*Your instructions:* The response should hold each line from the entries below where "netlist" is found.

(Stored data entries)
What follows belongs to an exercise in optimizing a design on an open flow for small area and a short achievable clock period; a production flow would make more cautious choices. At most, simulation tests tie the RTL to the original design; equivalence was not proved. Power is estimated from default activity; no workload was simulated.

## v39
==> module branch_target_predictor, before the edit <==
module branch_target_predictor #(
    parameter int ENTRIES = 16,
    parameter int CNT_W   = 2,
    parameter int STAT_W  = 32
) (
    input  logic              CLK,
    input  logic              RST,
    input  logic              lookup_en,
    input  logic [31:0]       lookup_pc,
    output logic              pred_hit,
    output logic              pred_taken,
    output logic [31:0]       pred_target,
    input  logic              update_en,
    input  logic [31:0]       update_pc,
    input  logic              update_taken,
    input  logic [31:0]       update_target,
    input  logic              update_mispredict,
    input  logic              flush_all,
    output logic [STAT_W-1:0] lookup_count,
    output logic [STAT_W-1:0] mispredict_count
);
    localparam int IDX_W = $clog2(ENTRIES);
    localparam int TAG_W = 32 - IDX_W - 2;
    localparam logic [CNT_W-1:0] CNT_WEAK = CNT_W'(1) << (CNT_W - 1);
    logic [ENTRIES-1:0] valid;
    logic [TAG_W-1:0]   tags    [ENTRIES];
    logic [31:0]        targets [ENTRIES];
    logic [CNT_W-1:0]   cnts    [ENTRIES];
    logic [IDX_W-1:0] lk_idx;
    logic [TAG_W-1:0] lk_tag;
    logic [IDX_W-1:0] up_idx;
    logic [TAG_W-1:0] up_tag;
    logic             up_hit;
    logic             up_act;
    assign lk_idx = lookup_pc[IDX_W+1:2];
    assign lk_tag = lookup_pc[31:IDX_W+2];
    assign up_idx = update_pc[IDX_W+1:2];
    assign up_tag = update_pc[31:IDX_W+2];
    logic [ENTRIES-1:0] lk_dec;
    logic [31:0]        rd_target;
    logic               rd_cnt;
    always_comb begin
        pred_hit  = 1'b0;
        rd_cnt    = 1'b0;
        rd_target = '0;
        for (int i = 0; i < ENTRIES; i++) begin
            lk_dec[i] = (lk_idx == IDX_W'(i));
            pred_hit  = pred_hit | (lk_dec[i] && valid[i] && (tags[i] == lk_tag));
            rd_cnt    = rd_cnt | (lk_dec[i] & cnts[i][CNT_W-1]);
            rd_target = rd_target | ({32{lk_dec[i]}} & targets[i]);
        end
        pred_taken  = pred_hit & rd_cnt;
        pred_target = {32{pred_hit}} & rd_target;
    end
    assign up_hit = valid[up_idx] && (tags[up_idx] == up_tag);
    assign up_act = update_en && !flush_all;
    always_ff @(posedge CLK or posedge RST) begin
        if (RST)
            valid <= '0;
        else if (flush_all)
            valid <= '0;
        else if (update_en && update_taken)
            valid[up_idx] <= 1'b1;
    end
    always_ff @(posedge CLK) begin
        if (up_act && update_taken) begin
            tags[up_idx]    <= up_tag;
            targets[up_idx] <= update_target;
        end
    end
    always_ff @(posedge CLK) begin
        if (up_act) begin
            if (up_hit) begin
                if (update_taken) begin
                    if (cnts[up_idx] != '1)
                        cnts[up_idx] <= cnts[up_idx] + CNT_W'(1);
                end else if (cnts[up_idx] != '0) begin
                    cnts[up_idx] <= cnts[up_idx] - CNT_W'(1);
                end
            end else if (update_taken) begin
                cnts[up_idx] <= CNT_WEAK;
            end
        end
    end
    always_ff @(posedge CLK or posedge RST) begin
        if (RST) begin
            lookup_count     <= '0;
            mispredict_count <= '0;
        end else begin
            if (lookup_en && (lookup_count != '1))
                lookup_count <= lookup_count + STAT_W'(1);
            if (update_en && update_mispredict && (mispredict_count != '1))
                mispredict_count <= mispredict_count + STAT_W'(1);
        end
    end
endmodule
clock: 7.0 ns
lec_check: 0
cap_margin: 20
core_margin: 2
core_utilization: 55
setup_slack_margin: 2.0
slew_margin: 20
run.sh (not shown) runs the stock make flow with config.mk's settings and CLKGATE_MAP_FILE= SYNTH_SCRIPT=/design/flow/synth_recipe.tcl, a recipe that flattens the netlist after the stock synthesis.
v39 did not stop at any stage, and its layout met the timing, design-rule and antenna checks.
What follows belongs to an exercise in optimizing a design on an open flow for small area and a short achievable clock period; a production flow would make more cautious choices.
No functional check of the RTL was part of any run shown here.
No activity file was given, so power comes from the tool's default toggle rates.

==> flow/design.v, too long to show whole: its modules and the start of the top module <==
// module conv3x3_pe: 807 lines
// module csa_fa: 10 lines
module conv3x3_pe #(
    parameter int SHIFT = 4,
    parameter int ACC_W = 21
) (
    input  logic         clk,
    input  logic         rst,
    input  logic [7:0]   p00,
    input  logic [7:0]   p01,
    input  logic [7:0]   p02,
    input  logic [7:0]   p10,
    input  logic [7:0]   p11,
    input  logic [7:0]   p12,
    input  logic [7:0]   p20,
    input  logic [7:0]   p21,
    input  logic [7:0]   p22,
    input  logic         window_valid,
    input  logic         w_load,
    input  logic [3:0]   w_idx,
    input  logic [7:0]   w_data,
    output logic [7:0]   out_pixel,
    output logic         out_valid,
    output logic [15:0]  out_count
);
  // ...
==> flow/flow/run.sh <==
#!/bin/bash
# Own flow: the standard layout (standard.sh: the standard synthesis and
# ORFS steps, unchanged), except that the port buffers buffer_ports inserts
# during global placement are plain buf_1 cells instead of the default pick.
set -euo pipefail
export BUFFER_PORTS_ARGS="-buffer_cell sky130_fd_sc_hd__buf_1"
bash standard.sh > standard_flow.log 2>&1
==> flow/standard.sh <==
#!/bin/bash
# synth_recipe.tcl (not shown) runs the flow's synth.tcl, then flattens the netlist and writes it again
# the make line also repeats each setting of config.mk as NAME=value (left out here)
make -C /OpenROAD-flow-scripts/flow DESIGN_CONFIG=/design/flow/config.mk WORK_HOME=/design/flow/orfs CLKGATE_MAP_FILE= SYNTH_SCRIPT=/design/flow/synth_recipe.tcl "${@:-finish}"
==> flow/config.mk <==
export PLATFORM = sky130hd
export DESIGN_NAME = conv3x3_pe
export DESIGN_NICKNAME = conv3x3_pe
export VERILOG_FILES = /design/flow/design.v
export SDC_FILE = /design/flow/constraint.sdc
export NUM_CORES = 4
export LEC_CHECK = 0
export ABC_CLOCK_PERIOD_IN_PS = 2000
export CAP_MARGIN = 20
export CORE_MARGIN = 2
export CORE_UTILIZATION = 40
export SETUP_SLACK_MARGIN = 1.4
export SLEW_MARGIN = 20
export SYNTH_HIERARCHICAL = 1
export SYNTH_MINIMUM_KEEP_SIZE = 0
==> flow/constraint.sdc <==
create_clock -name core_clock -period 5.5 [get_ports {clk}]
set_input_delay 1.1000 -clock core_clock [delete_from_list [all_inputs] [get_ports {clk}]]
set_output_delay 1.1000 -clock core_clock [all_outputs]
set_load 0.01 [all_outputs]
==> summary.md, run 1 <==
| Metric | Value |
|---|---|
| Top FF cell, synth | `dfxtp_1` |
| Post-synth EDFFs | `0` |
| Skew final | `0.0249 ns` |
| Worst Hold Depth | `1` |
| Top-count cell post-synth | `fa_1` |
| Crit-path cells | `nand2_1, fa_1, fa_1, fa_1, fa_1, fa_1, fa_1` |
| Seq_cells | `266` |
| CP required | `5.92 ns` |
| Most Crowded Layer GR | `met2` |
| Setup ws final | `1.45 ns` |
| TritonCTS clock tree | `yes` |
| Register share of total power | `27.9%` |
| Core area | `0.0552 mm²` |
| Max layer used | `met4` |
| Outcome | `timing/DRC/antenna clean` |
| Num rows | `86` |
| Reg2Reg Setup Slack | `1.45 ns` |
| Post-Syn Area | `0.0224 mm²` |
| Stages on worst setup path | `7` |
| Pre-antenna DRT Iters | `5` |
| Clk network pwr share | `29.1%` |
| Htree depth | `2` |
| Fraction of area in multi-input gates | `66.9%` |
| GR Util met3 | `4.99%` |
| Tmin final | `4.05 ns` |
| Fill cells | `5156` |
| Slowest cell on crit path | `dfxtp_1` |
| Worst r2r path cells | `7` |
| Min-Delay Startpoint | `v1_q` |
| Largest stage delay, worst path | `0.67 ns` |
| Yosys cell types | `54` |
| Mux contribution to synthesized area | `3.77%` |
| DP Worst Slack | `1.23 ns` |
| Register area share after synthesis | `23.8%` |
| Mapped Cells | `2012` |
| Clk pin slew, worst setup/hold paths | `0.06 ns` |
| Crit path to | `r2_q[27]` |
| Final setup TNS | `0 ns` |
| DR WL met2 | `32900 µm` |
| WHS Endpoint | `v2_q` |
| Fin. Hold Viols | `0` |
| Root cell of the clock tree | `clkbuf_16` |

*Solution to the exercise:*
run.sh (not shown) runs the stock make flow with config.mk's settings and CLKGATE_MAP_FILE= SYNTH_SCRIPT=/design/flow/synth_recipe.tcl, a recipe that flattens the netlist after the stock synthesis.
# synth_recipe.tcl (not shown) runs the flow's synth.tcl, then flattens the netlist and writes it again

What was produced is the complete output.